[Saved entries]

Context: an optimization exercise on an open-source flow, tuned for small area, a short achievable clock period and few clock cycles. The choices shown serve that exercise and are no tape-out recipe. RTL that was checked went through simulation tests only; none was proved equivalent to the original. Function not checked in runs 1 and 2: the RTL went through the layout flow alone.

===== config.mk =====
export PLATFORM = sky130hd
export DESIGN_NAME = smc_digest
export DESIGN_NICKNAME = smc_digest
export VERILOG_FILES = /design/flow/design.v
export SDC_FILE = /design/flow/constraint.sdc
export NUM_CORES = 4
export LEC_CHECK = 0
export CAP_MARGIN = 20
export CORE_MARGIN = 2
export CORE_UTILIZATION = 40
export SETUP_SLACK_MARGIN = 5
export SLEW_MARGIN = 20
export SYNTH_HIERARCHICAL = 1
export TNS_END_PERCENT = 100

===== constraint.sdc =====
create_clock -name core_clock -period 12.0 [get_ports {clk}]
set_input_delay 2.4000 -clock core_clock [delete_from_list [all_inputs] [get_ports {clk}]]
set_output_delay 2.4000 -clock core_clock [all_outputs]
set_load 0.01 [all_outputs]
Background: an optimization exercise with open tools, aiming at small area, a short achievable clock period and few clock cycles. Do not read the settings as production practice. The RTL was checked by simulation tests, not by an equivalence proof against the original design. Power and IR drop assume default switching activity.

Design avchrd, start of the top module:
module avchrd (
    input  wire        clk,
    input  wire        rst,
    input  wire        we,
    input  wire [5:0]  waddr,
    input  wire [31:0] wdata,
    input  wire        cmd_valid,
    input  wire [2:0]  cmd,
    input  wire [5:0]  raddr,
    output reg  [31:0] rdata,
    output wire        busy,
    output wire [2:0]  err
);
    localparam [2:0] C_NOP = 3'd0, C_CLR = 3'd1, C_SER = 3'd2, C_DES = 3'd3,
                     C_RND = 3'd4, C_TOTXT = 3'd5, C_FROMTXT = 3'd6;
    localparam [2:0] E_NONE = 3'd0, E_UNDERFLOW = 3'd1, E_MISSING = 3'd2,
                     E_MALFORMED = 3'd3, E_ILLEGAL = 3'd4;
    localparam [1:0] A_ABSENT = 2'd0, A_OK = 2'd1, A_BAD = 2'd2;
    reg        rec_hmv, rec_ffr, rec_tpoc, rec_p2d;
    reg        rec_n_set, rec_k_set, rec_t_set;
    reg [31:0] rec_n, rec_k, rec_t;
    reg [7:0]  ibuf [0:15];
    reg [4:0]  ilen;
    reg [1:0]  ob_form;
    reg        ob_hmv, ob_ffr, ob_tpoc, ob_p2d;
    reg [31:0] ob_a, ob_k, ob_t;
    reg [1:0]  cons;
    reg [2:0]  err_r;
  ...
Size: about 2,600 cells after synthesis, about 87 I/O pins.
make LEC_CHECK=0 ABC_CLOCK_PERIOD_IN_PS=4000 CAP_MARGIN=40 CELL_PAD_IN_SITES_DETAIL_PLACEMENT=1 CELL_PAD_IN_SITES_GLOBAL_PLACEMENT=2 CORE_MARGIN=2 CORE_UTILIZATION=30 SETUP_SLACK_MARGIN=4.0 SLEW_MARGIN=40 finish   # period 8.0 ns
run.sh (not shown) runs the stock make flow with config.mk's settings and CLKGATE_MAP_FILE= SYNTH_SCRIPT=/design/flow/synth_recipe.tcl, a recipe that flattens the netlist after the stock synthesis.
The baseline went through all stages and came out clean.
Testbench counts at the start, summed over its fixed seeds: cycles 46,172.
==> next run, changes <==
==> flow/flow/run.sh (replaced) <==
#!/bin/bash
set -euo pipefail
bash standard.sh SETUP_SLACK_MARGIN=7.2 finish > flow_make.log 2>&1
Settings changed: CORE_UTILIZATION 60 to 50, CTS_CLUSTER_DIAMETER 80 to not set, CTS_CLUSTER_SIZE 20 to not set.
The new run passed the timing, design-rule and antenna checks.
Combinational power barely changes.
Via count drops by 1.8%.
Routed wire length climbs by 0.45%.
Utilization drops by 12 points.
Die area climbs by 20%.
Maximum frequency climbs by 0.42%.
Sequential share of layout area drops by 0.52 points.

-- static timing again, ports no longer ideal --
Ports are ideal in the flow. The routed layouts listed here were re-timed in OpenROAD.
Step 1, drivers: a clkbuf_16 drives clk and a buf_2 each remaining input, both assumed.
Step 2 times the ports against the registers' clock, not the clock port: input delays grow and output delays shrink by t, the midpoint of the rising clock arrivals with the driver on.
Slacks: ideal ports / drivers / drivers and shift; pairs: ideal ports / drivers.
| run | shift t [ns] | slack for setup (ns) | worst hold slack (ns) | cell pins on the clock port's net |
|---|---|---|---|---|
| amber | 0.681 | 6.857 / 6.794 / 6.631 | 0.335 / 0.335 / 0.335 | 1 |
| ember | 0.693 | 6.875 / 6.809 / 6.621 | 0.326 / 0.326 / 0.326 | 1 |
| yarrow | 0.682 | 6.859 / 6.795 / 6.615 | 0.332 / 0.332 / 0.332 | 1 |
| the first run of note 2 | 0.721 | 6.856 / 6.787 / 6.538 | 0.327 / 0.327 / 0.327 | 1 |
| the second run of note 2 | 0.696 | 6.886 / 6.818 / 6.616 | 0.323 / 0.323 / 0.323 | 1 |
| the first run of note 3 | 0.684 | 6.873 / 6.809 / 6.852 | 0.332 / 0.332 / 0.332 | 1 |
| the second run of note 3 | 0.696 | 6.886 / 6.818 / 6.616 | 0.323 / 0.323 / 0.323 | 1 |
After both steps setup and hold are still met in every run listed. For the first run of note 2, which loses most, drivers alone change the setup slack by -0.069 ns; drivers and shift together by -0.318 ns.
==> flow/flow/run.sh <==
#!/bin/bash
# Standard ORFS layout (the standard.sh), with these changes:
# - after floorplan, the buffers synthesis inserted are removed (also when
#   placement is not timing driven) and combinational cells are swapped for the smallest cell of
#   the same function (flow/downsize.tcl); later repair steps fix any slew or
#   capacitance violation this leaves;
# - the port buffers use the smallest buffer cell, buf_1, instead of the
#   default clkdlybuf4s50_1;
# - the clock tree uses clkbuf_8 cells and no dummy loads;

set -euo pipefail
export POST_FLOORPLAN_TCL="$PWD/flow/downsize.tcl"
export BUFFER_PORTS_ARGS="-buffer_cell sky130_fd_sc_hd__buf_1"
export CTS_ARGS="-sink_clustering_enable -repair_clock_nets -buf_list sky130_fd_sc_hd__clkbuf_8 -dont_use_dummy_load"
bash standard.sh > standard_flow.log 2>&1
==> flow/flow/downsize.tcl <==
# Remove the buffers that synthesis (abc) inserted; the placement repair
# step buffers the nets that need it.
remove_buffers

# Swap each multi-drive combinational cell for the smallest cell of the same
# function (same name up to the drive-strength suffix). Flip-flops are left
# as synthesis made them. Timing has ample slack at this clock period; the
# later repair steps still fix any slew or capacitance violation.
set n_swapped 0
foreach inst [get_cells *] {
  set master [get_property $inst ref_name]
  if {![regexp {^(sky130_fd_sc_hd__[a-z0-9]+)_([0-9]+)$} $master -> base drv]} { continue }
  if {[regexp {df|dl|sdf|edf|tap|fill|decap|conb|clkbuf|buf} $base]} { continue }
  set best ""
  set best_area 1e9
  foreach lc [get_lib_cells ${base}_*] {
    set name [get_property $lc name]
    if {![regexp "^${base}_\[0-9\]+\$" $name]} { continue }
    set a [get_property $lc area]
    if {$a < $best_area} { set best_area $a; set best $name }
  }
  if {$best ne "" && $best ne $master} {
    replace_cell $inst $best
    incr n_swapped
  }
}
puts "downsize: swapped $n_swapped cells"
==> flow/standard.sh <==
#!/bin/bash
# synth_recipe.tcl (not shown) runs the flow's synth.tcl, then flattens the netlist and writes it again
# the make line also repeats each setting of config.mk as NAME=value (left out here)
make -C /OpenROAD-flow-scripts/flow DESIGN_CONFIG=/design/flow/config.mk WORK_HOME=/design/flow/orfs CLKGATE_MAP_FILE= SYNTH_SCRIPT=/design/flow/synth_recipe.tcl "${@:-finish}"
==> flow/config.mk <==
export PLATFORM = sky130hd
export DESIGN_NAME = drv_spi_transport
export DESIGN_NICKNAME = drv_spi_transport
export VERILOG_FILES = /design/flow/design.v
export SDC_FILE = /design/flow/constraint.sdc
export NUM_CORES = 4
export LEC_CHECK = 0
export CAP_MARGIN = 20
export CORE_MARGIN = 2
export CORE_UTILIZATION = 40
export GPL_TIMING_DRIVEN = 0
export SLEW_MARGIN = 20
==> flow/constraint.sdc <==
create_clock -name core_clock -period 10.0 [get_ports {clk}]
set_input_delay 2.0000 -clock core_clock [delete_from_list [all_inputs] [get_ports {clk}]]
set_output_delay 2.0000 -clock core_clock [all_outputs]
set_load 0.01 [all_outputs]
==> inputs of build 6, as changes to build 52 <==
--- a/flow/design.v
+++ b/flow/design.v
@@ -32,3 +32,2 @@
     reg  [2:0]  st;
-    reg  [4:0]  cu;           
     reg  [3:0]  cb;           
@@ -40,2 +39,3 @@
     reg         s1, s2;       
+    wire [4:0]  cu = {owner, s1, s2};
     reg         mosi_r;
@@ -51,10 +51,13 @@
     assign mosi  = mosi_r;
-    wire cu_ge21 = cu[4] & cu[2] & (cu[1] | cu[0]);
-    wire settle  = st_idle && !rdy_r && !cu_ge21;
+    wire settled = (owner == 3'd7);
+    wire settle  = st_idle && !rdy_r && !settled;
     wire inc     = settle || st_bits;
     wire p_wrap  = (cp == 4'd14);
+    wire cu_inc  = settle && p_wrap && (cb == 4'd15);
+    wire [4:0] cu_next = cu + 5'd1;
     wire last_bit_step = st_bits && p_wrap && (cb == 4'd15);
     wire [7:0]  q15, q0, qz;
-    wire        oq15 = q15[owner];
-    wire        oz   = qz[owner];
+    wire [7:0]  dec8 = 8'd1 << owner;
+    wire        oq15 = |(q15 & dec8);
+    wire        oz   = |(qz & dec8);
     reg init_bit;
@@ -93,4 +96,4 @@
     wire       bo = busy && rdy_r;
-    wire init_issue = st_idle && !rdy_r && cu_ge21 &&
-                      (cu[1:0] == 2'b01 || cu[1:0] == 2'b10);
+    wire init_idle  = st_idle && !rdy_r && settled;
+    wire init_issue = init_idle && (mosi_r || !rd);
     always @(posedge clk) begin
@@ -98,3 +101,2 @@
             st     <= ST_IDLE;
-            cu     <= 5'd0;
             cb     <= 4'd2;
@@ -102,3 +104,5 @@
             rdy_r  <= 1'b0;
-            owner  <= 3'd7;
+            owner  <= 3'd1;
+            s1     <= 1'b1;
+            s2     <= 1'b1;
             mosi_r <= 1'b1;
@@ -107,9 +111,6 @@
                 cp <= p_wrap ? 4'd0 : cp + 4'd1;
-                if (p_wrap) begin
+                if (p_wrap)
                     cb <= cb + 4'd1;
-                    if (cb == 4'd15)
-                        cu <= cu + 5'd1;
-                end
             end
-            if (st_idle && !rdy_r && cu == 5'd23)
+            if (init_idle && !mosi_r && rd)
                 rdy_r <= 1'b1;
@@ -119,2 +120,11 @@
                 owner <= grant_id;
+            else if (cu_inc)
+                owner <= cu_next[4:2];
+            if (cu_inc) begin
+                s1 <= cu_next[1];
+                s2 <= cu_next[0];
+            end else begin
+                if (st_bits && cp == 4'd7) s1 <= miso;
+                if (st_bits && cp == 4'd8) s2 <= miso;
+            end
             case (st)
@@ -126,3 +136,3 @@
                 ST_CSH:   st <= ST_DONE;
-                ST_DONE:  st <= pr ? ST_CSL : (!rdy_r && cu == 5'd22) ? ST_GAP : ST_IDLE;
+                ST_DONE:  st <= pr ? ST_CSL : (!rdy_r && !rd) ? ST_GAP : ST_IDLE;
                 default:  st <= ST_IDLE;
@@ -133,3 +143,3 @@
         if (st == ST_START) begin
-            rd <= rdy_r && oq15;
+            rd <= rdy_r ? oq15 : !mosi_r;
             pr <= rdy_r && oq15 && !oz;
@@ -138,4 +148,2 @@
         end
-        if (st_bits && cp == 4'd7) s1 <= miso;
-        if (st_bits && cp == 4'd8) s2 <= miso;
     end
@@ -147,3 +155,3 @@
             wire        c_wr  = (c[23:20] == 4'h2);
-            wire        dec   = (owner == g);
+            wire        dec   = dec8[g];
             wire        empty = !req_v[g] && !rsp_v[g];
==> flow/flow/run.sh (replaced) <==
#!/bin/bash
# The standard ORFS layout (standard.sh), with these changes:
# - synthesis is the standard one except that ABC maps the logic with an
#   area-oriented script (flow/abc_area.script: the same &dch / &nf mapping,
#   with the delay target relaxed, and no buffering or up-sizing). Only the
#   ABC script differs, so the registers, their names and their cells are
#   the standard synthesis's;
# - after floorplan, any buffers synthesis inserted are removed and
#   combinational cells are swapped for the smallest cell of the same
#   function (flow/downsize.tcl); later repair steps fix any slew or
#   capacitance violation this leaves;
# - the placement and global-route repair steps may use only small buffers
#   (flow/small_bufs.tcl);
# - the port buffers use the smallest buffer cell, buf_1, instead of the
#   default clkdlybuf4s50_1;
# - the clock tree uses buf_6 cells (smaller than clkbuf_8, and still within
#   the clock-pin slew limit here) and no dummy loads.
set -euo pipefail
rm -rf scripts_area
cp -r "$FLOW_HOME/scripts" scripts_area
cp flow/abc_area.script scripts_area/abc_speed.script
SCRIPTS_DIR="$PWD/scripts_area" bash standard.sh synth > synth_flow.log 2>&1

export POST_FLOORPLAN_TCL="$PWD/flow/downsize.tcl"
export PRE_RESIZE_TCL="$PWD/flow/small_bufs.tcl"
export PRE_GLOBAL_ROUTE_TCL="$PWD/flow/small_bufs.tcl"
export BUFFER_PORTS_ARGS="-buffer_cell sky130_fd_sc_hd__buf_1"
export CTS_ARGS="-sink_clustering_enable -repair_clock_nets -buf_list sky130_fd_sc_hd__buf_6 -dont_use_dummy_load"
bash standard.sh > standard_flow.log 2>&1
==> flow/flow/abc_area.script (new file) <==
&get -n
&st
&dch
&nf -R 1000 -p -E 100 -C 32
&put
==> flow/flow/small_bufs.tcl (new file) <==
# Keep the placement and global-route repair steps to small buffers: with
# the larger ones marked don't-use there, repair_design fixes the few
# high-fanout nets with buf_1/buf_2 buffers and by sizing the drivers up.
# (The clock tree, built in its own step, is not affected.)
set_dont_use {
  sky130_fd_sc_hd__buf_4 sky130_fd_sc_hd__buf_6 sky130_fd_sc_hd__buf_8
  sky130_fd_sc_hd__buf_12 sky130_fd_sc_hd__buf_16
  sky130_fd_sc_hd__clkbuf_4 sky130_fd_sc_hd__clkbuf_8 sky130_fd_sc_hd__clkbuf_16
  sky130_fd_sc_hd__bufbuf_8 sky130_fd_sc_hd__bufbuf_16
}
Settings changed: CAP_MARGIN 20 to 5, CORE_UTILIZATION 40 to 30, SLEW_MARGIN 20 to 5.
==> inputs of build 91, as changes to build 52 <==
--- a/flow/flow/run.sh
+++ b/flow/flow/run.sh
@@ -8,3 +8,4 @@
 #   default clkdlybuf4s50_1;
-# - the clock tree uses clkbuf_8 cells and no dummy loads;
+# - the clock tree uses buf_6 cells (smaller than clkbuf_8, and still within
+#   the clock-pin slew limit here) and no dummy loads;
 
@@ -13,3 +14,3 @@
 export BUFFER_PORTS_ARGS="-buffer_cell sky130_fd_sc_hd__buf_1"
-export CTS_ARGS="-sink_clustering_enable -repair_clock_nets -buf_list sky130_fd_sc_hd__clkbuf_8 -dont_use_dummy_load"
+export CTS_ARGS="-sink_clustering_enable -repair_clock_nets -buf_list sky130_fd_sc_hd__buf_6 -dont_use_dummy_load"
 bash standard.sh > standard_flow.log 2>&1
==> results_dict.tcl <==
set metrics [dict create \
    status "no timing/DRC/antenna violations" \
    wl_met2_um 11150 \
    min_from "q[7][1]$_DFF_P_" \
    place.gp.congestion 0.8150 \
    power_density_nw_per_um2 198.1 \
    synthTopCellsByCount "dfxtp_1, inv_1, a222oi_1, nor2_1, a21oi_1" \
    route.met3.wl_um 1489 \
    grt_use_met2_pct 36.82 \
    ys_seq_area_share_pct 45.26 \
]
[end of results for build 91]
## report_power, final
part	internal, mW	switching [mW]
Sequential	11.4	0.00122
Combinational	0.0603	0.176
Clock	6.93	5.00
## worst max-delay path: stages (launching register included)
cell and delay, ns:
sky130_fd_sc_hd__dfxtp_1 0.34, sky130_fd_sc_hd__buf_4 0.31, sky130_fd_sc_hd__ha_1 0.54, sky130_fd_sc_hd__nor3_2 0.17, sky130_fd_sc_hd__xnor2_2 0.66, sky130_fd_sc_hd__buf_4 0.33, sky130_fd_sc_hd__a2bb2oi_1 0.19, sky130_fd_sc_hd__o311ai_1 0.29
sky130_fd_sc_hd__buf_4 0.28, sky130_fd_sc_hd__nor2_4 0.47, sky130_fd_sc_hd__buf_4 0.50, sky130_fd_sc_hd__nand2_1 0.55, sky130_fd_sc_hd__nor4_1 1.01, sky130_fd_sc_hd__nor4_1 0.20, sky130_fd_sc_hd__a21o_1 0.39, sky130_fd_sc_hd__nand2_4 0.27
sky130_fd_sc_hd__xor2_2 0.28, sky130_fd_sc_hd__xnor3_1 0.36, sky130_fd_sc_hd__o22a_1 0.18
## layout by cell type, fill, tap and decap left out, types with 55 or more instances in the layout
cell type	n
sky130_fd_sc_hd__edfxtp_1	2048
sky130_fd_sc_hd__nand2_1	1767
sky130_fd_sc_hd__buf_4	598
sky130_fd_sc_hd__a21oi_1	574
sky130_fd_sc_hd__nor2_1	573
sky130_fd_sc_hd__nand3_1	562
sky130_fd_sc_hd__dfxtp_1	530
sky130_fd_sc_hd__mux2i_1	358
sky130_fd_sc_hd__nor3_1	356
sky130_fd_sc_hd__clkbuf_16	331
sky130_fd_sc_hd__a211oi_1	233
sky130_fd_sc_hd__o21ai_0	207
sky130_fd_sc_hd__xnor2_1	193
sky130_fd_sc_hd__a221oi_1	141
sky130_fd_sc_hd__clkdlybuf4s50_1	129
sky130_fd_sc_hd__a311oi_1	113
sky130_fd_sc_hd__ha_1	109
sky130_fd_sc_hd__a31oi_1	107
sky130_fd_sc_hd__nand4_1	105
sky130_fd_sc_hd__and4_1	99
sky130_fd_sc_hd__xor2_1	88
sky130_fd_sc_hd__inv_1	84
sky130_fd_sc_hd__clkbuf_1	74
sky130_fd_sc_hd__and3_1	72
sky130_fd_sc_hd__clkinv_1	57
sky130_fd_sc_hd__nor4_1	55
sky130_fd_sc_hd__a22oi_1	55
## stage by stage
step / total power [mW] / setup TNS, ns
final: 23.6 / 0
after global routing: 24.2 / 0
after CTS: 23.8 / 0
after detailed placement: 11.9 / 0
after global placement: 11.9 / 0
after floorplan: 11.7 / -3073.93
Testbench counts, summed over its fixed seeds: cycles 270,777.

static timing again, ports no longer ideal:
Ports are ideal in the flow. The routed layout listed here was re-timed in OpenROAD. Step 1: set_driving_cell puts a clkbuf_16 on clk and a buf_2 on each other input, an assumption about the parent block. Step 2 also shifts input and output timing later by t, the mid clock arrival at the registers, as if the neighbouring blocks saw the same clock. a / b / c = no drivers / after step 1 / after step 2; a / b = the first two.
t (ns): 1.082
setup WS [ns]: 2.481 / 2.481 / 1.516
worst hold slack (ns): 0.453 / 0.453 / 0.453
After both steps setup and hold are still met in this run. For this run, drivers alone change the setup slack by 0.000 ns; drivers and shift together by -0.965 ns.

EXERCISE GOAL
Of the lines above, extract only those from the line with "wire last_bit_step = st_bits" to the line with "-93,4 +96,4 @@", both included, exactly as written.

OUTPUT BELOW
     wire last_bit_step = st_bits && p_wrap && (cb == 4'd15);
     wire [7:0]  q15, q0, qz;
-    wire        oq15 = q15[owner];
-    wire        oz   = qz[owner];
+    wire [7:0]  dec8 = 8'd1 << owner;
+    wire        oq15 = |(q15 & dec8);
+    wire        oz   = |(qz & dec8);
     reg init_bit;
@@ -93,4 +96,4 @@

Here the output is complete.